What are the core assumptions of the biopsychological approach?

Biopsychology or biological psychology is a branch of psychology that considers the influence of the central nervous system and the neurotransmitters on behaviors, thoughts, and feelings of individuals. Biopsychology then assumes that every behavior, thought, or feeling expressed by an individual follows some physical events that have occurred in the brain (Crider, 1989). The assumption is that the health and general well-being of an individual is determined by the interaction between biological, psychological, and social factors surrounding the individual.

What historical disciplines converge to create biological psychology?

Biological psychology is synonymous with other terms like psychobiology, physiological psychology, and behavioral neuroscience (Kalat, 2008, p.2). All these terms suggest the disciplines from which this field of study is derived. It incorporates biology into the study of psychology. Subfields of biology, like human anatomy and physiology, are of particular significance here. Moreover, social factors surrounding an individual also affect behavior, and as such, the discipline has roots in sociology. While neuroscience concentrates on the study of the brain and the nervous system, it draws from anatomy and Chemistry – another historical discipline.

What are some of the earliest examples of a biological approach to studying behavior?

Scientists have been concerned with the study of not only human behavior but the behavior of other organisms as well. One of the early biological approaches to human behavior is evolutionary biology attributed to Charles Darwin (1859) (McLeod, 2007). Darwin was the first to put forth the idea that genetics and evolution affected human behavior through the principles of natural selection.

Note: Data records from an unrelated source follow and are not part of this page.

[config.mk]
export PLATFORM = sky130hd
export DESIGN_NAME = tpa_top
export DESIGN_NICKNAME = d
export VERILOG_FILES = /design/src/design/tpa_top.v
export VERILOG_INCLUDE_DIRS = /design/src /design/src/design
export SDC_FILE = /design/constraint.sdc
export NUM_CORES = 1
export LEC_CHECK = 0
export BUFFER_PORTS_ARGS = -buffer_cell sky130_fd_sc_hd__buf_2
export CAP_MARGIN = 5
export CORE_MARGIN = 2
export CORE_UTILIZATION = 30
export CTS_BUF_LIST = sky130_fd_sc_hd__clkbuf_8
export DETAILED_ROUTE_END_ITERATION = 10
export PLACE_DENSITY = 0.56
export SYNTH_ARGS = -nofsm -noshare
export SYNTH_HDL_FRONTEND = slang
export SYNTH_SLANG_ARGS = --single-unit
[constraint.sdc]
create_clock -name clk -period 3.1 [get_ports clk]
set_input_delay 0.62 -clock clk [delete_from_list [all_inputs] [get_ports clk]]
set_output_delay 0.62 -clock clk [all_outputs]
set_load 0.02 [all_outputs]
[src/design/tpa_regs.vh]
// Register offsets, field positions and constants for the timer accumulator block
// How it works
// - Overflow flag sets on count wrap
// - Overflow flag and enable raise request
// - Write one clears overflow flag
// - Event mode edge sets input flag
// - Gate trailing edge sets input flag
// - Input flag and enable raise request
// - Write one clears input flag
// - Fast clear: count access clears flags
// - Sixteen-bit count, software readable and writable
// - Accumulator input synchronised before counting
// - Port data latched, driven when output
// - Read pin when input, latch when output
// - Timer-driven pin ignores port data writes
// - Reset clears all direction bits
// - Direction bit one means output
// - Sixteen-bit counter, four channels, one accumulator
// - Prescaler divides by one to 128
// - Mode bit selects event or gated
// - Edge bit selects rising or falling
// - Gate level gates divide-by-64 clock
`ifndef TPA_REGS_VH
`define TPA_REGS_VH

`define TPA_OFF_SYSCTL1     8'h00
`define TPA_OFF_SYSCTL2     8'h04
`define TPA_OFF_ACCCTL      8'h08
`define TPA_OFF_ACCFLG      8'h0C
`define TPA_OFF_ACCCNT      8'h10
`define TPA_OFF_PORTDAT     8'h14
`define TPA_OFF_PORTDIR     8'h18
`define TPA_OFF_COUNTER     8'h1C
`define TPA_OFF_CHANSEL     8'h20
`define TPA_OFF_CHAN0       8'h24

`define TPA_BIT_TIMER_EN    7
`define TPA_BIT_FAST_CLR    4
`define TPA_BIT_ACC_EN      6
`define TPA_BIT_ACC_MODE    5
`define TPA_BIT_ACC_EDGE    4
`define TPA_BIT_OVF_IE      1
`define TPA_BIT_IN_IE       0
`define TPA_BIT_OVF_FLAG    1
`define TPA_BIT_IN_FLAG     0

`define TPA_RST_BYTE        8'h00
`define TPA_RST_NIBBLE      4'h0
`define TPA_RST_WORD        16'h0000
`define TPA_CNT_MAX         16'hFFFF
`define TPA_GATE_DIV_MASK   7'h3F

`endif

[src/design/tpa_top.v]
// Pulse accumulator, four-channel timer, prescaler and port logic behind APB
`timescale 1ns/1ns
`default_nettype none
`include "tpa_regs.vh"

module tpa_top #(
  parameter CHANNELS = 4,
  parameter CNT_W    = 16
) (
  input  wire                clk,
  input  wire                reset,
  input  wire                psel,
  input  wire                penable,
  input  wire                pwrite,
  input  wire [7:0]          paddr,
  input  wire [31:0]         pwdata,
  output reg  [31:0]         prdata,
  output reg                 pready,
  output reg                 pslverr,
  input  wire [CHANNELS-1:0] portPinIn,
  output reg  [CHANNELS-1:0] portPinOut,
  output reg  [CHANNELS-1:0] portPinOe,
  output reg                 overflowIrq,
  output reg                 inputIrq
);

  // Mask of prescaler bits that must be all ones for a tick
  function [6:0] tpaPrescaleMask;
    input [2:0] sel;
    begin
      tpaPrescaleMask = (7'h01 << sel) - 7'h01;
    end
  endfunction

  // Register-offset match used by the write decode; the read mux uses a case
  function tpaHit;
    input [7:0] addr;
    input [7:0] off;
    begin
      tpaHit = (addr == off);
    end
  endfunction

  reg               timerEn_q;
  reg               fastClr_q;
  reg  [2:0]        prescaleSel_q;
  reg               accEnable_q;
  reg               accMode_q;
  reg               accEdge_q;
  reg               ovfIe_q;
  reg               inIe_q;
  reg               ovfFlag_q;
  reg               inFlag_q;
  reg  [CNT_W-1:0]  accCount_q;
  reg  [CHANNELS-1:0] portLatch_q;
  reg  [CHANNELS-1:0] portDir_q;
  reg  [CHANNELS-1:0] chanSel_q;
  reg  [CHANNELS-1:0] ocLevel_q;
  reg  [CNT_W-1:0]  mainCount_q;
  reg  [6:0]        prescale_q;
  reg  [CHANNELS-1:0] pinMeta_q;
  reg  [CHANNELS-1:0] pinSync_q;
  reg  [CHANNELS-1:0] pinLast_q;
  reg  [CNT_W-1:0]  chanReg_q [0:CHANNELS-1];

  wire              access;
  wire              wrStrobe;
  wire              rdStrobe;
  wire              prescaleTick;
  wire              gateTick;
  wire              accIn;
  wire              accRise;
  wire              accFall;
  wire              accActiveEdge;
  wire              gateLevel;
  wire              gateTrail;
  wire              accInc;
  wire              accWrite;
  wire              countTouched;
  wire              setOvf;
  wire              setIn;
  wire [CHANNELS-1:0] ocDrive;
  reg  [31:0]       readData;
  reg               addrValid;
  integer           i;

  // Access phase, answered once; pready drops for a cycle after each answer
  assign access   = psel & penable & ~pready;
  assign wrStrobe = access & pwrite;
  assign rdStrobe = access & ~pwrite;

  // Prescaler runs only while the timer is enabled
  // selectable power-of-two divide
  assign prescaleTick = timerEn_q &
    ((prescale_q & tpaPrescaleMask(prescaleSel_q)) == tpaPrescaleMask(prescaleSel_q));
  assign gateTick = timerEn_q & ((prescale_q & `TPA_GATE_DIV_MASK) == `TPA_GATE_DIV_MASK);

  // Accumulator input shares the channel 3 pin; edges seen on synchronised copy
  // count from synchronised input only
  assign accIn   = pinSync_q[CHANNELS-1];
  assign accRise = accIn & ~pinLast_q[CHANNELS-1];
  assign accFall = ~accIn & pinLast_q[CHANNELS-1];

  // edge bit picks rising or falling
  assign accActiveEdge = accEdge_q ? accRise : accFall;
  // edge bit one means low gate level
  assign gateLevel = accEdge_q ? ~accIn : accIn;
  // trailing edge of active gate level
  assign gateTrail = accEdge_q ? accRise : accFall;

  // mode bit selects event or gated counting
  assign accInc = accEnable_q & (accMode_q ? (gateTick & gateLevel) : accActiveEdge);

  assign accWrite     = wrStrobe & tpaHit(paddr, `TPA_OFF_ACCCNT);
  // any count access triggers fast clear
  assign countTouched = access & tpaHit(paddr, `TPA_OFF_ACCCNT) & fastClr_q;
  // wrap from all ones to zero
  assign setOvf = accInc & ~accWrite & (accCount_q == `TPA_CNT_MAX);
  // selected edge sets input flag in event mode
  assign setIn  = accEnable_q & (accMode_q ? gateTrail : accActiveEdge);

  // Output-compare channels take over their pins while the timer runs
  assign ocDrive = chanSel_q & {CHANNELS{timerEn_q}};

  // Read mux and decode of mapped offsets
  always @*
  begin
    readData  = 32'h0000_0000;
    addrValid = 1'b1;
    case (paddr)
      `TPA_OFF_SYSCTL1:
      begin
        readData[`TPA_BIT_TIMER_EN] = timerEn_q;
        readData[`TPA_BIT_FAST_CLR] = fastClr_q;
      end
      `TPA_OFF_SYSCTL2: readData[2:0] = prescaleSel_q;
      `TPA_OFF_ACCCTL:
      begin
        readData[`TPA_BIT_ACC_EN]   = accEnable_q;
        readData[`TPA_BIT_ACC_MODE] = accMode_q;
        readData[`TPA_BIT_ACC_EDGE] = accEdge_q;
        readData[`TPA_BIT_OVF_IE]   = ovfIe_q;
        readData[`TPA_BIT_IN_IE]    = inIe_q;
      end
      `TPA_OFF_ACCFLG:
      begin
        readData[`TPA_BIT_OVF_FLAG] = ovfFlag_q;
        readData[`TPA_BIT_IN_FLAG]  = inFlag_q;
      end
      `TPA_OFF_ACCCNT:  readData[CNT_W-1:0] = accCount_q;
      // pin level for inputs, latch for outputs
      `TPA_OFF_PORTDAT: readData[CHANNELS-1:0] = (portDir_q & portLatch_q) |
                                                 (~portDir_q & pinSync_q);
      `TPA_OFF_PORTDIR: readData[CHANNELS-1:0] = portDir_q;
      `TPA_OFF_COUNTER: readData[CNT_W-1:0] = mainCount_q;
      `TPA_OFF_CHANSEL: readData[CHANNELS-1:0] = chanSel_q;
      default:
      begin
        addrValid = 1'b0;
        for (i = 0; i < CHANNELS; i = i + 1)
        begin
          if (paddr == `TPA_OFF_CHAN0 + 8'h04 * i[7:0])
          begin
            readData[CNT_W-1:0] = chanReg_q[i];
            addrValid = 1'b1;
          end
        end
      end
    endcase
  end

  // APB answer: one wait cycle, then a one-cycle pready with registered data
  always @(posedge clk)
  begin
    if (reset)
    begin
      pready  <= 1'b0;
      pslverr <= 1'b0;
      prdata  <= 32'h0000_0000;
    end
    else
    begin
      pready  <= access;
      pslverr <= access & ~addrValid;
      if (rdStrobe)
        prdata <= addrValid ? readData : 32'h0000_0000;
    end
  end

  // Control registers; reserved bits are simply not stored
  always @(posedge clk)
  begin
    if (reset)
    begin
      timerEn_q     <= 1'b0;
      fastClr_q     <= 1'b0;
      prescaleSel_q <= 3'h0;
      accEnable_q   <= 1'b0;
      accMode_q     <= 1'b0;
      accEdge_q     <= 1'b0;
      ovfIe_q       <= 1'b0;
      inIe_q        <= 1'b0;
      chanSel_q     <= `TPA_RST_NIBBLE;
    end
    else if (wrStrobe)
    begin
      if (tpaHit(paddr, `TPA_OFF_SYSCTL1))
      begin
        timerEn_q <= pwdata[`TPA_BIT_TIMER_EN];
        fastClr_q <= pwdata[`TPA_BIT_FAST_CLR];
      end
      if (tpaHit(paddr, `TPA_OFF_SYSCTL2))
        prescaleSel_q <= pwdata[2:0];
      if (tpaHit(paddr, `TPA_OFF_ACCCTL))
      begin
        accEnable_q <= pwdata[`TPA_BIT_ACC_EN];
        accMode_q   <= pwdata[`TPA_BIT_ACC_MODE];
        accEdge_q   <= pwdata[`TPA_BIT_ACC_EDGE];
        ovfIe_q     <= pwdata[`TPA_BIT_OVF_IE];
        inIe_q      <= pwdata[`TPA_BIT_IN_IE];
      end
      if (tpaHit(paddr, `TPA_OFF_CHANSEL))
        chanSel_q <= pwdata[CHANNELS-1:0];
    end
  end

  // Flags: hardware set wins over write-one or fast clear in the same cycle
  always @(posedge clk)
  begin
    if (reset)
    begin
      ovfFlag_q <= 1'b0;
      inFlag_q  <= 1'b0;
    end
    else
    begin
      if (setOvf)
        ovfFlag_q <= 1'b1;
      else if (countTouched ||
               (wrStrobe && tpaHit(paddr, `TPA_OFF_ACCFLG) && pwdata[`TPA_BIT_OVF_FLAG]))
        ovfFlag_q <= 1'b0;
      if (setIn)
        inFlag_q <= 1'b1;
      else if (countTouched ||
               (wrStrobe && tpaHit(paddr, `TPA_OFF_ACCFLG) && pwdata[`TPA_BIT_IN_FLAG]))
        inFlag_q <= 1'b0;
    end
  end

  // Accumulator count; a software write beats a same-cycle increment
  always @(posedge clk)
  begin
    if (reset)
      accCount_q <= `TPA_RST_WORD;
    else if (accWrite)
      accCount_q <= pwdata[CNT_W-1:0];
    else if (accInc)
      accCount_q <= accCount_q + {{(CNT_W-1){1'b0}}, 1'b1};
  end

  // Interrupt requests as registered levels
  always @(posedge clk)
  begin
    if (reset)
    begin
      overflowIrq <= 1'b0;
      inputIrq    <= 1'b0;
    end
    else
    begin
      // overflow request while flag and enable
      overflowIrq <= ovfFlag_q & ovfIe_q;
      // input request while flag and enable
      inputIrq    <= inFlag_q & inIe_q;
    end
  end

  // Port latch and direction
  always @(posedge clk)
  begin
    if (reset)
    begin
      portLatch_q <= `TPA_RST_NIBBLE;
      portDir_q   <= `TPA_RST_NIBBLE;
    end
    else if (wrStrobe)
    begin
      if (tpaHit(paddr, `TPA_OFF_PORTDAT))
        portLatch_q <= pwdata[CHANNELS-1:0];
      if (tpaHit(paddr, `TPA_OFF_PORTDIR))
        portDir_q <= pwdata[CHANNELS-1:0];
    end
  end

  // Pin drive: compare output overrides direction, latch kept for later
  always @(posedge clk)
  begin
    if (reset)
    begin
      portPinOut <= `TPA_RST_NIBBLE;
      portPinOe  <= `TPA_RST_NIBBLE;
    end
    else
    begin
      portPinOut <= (ocDrive & ocLevel_q) | (~ocDrive & portLatch_q);
      portPinOe  <= ocDrive | portDir_q;
    end
  end

  // Prescaler and free-running main counter
  always @(posedge clk)
  begin
    if (reset)
    begin
      prescale_q  <= 7'h00;
      mainCount_q <= `TPA_RST_WORD;
    end
    else if (timerEn_q)
    begin
      prescale_q <= prescale_q + 7'h01;
      if (prescaleTick)
        mainCount_q <= mainCount_q + {{(CNT_W-1){1'b0}}, 1'b1};
    end
  end

  // Per-channel synchroniser, capture and compare
  genvar ch;
  generate
    for (ch = 0; ch < CHANNELS; ch = ch + 1)
    begin : gChan
      // Two-flop synchroniser plus an edge-detect stage; only the first stage is never looked at
      always @(posedge clk)
      begin
        if (reset)
        begin
          pinMeta_q[ch] <= 1'b0;
          pinSync_q[ch] <= 1'b0;
          pinLast_q[ch] <= 1'b0;
        end
        else
        begin
          pinMeta_q[ch] <= portPinIn[ch];
          pinSync_q[ch] <= pinMeta_q[ch];
          pinLast_q[ch] <= pinSync_q[ch];
        end
      end

      always @(posedge clk)
      begin
        if (reset)
        begin
          chanReg_q[ch] <= `TPA_RST_WORD;
          ocLevel_q[ch] <= 1'b0;
        end
        else if (chanSel_q[ch])
        begin
          if (wrStrobe && paddr == `TPA_OFF_CHAN0 + 8'h04 * ch)
            chanReg_q[ch] <= pwdata[CNT_W-1:0];
          // Compare match toggles the pin
          if (prescaleTick && mainCount_q == chanReg_q[ch])
            ocLevel_q[ch] <= ~ocLevel_q[ch];
        end
        // Capture on rising edge, only while the pin is an input
        else if (timerEn_q && !portDir_q[ch] && pinSync_q[ch] && !pinLast_q[ch])
          chanReg_q[ch] <= mainCount_q;
      end
    end
  endgenerate

endmodule // tpa_top

`default_nettype wire
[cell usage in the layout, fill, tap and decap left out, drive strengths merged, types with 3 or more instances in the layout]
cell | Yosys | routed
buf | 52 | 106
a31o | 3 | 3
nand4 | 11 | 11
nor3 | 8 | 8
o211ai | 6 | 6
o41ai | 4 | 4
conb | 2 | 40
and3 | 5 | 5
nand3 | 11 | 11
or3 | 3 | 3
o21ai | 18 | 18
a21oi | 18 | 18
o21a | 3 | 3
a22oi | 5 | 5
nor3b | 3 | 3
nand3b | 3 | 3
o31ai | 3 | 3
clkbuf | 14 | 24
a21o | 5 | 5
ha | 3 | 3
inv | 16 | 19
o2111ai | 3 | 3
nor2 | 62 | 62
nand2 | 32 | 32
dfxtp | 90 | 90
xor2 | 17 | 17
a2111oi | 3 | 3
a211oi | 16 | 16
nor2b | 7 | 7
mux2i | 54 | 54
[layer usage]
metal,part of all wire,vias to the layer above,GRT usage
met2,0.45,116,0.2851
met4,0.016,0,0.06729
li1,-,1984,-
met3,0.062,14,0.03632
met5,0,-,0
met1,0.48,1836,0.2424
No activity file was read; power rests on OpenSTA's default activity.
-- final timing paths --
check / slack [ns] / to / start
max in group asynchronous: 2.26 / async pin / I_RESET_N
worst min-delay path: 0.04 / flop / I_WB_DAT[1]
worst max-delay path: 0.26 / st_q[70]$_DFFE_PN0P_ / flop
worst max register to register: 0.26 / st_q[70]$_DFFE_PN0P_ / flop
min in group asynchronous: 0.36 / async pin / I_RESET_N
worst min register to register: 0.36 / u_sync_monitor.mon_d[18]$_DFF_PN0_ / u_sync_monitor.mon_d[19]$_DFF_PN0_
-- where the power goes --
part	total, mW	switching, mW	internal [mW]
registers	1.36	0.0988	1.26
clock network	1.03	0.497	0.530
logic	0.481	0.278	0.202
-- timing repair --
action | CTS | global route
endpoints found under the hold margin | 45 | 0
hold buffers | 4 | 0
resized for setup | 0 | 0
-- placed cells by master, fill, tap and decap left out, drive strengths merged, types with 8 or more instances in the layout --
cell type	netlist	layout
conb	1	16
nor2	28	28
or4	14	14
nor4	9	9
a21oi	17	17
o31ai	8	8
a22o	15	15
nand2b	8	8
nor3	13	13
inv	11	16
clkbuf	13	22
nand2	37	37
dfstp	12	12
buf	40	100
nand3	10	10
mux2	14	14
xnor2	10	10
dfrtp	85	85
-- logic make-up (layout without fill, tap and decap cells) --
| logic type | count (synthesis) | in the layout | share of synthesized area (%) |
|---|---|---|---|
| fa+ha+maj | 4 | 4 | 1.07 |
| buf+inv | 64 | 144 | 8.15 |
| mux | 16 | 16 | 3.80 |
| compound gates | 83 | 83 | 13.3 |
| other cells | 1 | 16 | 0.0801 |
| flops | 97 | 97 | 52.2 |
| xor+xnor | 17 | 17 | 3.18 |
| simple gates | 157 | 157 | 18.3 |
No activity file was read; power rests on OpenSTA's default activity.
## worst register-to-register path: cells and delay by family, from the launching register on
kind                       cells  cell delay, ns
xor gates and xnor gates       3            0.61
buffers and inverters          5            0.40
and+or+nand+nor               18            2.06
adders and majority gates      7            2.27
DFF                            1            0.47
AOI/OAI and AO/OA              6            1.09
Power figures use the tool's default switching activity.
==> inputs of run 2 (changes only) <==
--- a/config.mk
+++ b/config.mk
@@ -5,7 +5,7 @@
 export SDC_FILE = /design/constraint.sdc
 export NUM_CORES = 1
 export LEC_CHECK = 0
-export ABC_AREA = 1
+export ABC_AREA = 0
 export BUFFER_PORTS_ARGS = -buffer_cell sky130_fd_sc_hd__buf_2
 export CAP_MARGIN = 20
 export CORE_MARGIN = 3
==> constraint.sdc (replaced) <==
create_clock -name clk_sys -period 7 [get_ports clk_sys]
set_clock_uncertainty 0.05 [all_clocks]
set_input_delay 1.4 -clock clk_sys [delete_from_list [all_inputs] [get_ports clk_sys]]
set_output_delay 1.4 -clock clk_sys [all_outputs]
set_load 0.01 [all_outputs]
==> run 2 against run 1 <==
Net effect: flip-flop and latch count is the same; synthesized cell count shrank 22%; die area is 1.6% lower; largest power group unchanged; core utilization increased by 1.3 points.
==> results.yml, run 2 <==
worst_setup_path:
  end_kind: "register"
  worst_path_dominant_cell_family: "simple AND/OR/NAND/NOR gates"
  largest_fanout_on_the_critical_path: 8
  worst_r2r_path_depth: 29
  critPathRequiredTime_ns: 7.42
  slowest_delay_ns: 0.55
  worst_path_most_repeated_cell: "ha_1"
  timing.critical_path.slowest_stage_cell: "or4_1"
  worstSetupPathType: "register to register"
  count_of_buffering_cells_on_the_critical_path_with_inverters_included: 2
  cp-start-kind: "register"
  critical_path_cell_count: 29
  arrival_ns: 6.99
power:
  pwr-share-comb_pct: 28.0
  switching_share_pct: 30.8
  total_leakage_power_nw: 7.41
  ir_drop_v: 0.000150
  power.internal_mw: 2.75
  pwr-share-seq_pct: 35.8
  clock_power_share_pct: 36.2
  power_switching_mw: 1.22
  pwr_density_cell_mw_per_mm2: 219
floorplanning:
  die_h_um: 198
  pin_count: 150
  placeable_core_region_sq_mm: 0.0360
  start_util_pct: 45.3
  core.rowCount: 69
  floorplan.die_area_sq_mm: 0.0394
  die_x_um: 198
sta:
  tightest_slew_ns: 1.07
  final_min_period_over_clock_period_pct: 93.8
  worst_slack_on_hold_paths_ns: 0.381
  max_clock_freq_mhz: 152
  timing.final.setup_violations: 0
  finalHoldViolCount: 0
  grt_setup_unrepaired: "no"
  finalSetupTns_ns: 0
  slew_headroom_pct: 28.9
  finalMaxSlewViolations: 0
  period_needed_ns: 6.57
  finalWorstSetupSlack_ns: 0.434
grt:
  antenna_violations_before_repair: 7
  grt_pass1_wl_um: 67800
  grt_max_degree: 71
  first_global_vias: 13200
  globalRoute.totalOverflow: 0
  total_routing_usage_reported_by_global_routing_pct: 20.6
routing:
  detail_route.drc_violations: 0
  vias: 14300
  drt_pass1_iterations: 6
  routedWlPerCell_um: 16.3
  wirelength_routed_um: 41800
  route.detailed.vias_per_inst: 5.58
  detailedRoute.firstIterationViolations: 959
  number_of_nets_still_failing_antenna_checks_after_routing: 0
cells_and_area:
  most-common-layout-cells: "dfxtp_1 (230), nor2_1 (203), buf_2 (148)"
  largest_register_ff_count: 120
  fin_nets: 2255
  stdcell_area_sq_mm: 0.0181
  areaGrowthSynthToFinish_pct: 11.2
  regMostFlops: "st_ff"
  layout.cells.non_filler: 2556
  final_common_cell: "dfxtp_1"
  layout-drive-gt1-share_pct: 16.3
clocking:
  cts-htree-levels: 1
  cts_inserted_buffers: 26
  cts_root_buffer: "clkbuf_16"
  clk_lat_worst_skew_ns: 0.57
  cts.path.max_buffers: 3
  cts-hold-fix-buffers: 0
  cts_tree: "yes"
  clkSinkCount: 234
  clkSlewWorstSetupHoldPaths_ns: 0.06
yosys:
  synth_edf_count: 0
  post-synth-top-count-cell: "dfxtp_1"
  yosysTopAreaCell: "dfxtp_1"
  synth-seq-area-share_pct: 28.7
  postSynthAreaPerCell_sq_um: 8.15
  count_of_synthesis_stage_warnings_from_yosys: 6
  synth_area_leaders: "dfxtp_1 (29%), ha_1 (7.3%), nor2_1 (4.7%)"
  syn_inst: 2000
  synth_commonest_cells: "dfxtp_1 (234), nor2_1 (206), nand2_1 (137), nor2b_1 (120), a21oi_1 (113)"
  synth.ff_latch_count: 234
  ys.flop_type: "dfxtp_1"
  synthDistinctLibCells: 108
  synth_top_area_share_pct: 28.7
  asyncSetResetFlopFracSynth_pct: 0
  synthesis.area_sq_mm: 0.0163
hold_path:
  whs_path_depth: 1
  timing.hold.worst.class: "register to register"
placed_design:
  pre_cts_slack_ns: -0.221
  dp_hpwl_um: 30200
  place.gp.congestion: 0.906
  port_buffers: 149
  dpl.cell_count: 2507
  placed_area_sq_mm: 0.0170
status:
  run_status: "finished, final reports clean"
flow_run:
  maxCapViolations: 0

According to this approach, most of the human behaviors have evolutionary functions passed on to new generations (McLeod 2007). The other earlier approach is cognitive psychology, though the term has been adopted in the contemporary scholarly world. This is traced to the late 19th century when scientists began to assess the relationship between memory, sensation, and physiological processes of the brain (McLeod, 2007).

What are some examples of modern careers that have resulted from studying biological psychology? Include an overview of the careers

Biopsychology resulted in more disciplines in medicine and psychology. It has led to advances in the ability of scientists to explore and have a thorough knowledge of the human brain. One of the modern careers is psychopharmacology, which studies how drugs affect brain chemistry and the mental processes in an individual (Anonymous, 2011, p.1). Another example is cognitive neuroscience. This involves an application of research and modern brain imaging tools, like fMRI scans and PET scans, to examine the brain under different conditions in order to have a better insight into these mental processes (Anonymous, 2011, p.2). Scientists are now capable of examining the brain through techniques and procedures that were not available before.

How is biological psychology viewed by other professionals in psychology today?

Biological psychology is gaining its popularity among professionals in all corners of psychology. Biopsychology is based on the fundamental fact that human beings are animals and have undergone an evolution, just like other organisms (Rivers, 2011).

Now, this is the same foundation for other subfields like evolutionary psychology and eco-psychology. The professionals in such fields have acknowledged the fact that the human ‘psyche’ has biological roots, and other factors encountered after birth are less inferior ( Rivers, 2011). It is generally accepted that biopsychology is appropriate in examining and explaining how human beings are similar to animals and how they differ despite having similar origins (Rivers, 2011).

References

Anonymous. (2011). Areas of Study within Biopsychology and Some Related Disciplines. Web.

Crider, A. (1989). Psychology. Third edition. PA: Pennsylvania State University.

Kalat, J. (2008). Biological Psychology. Wadsworth: Cengage Learning.

McLeod, S. (2007). Psychology perspectives. Simply Psychology. Web.

Rivers, C. (2011). Understanding the biological view of modern psychology. Web.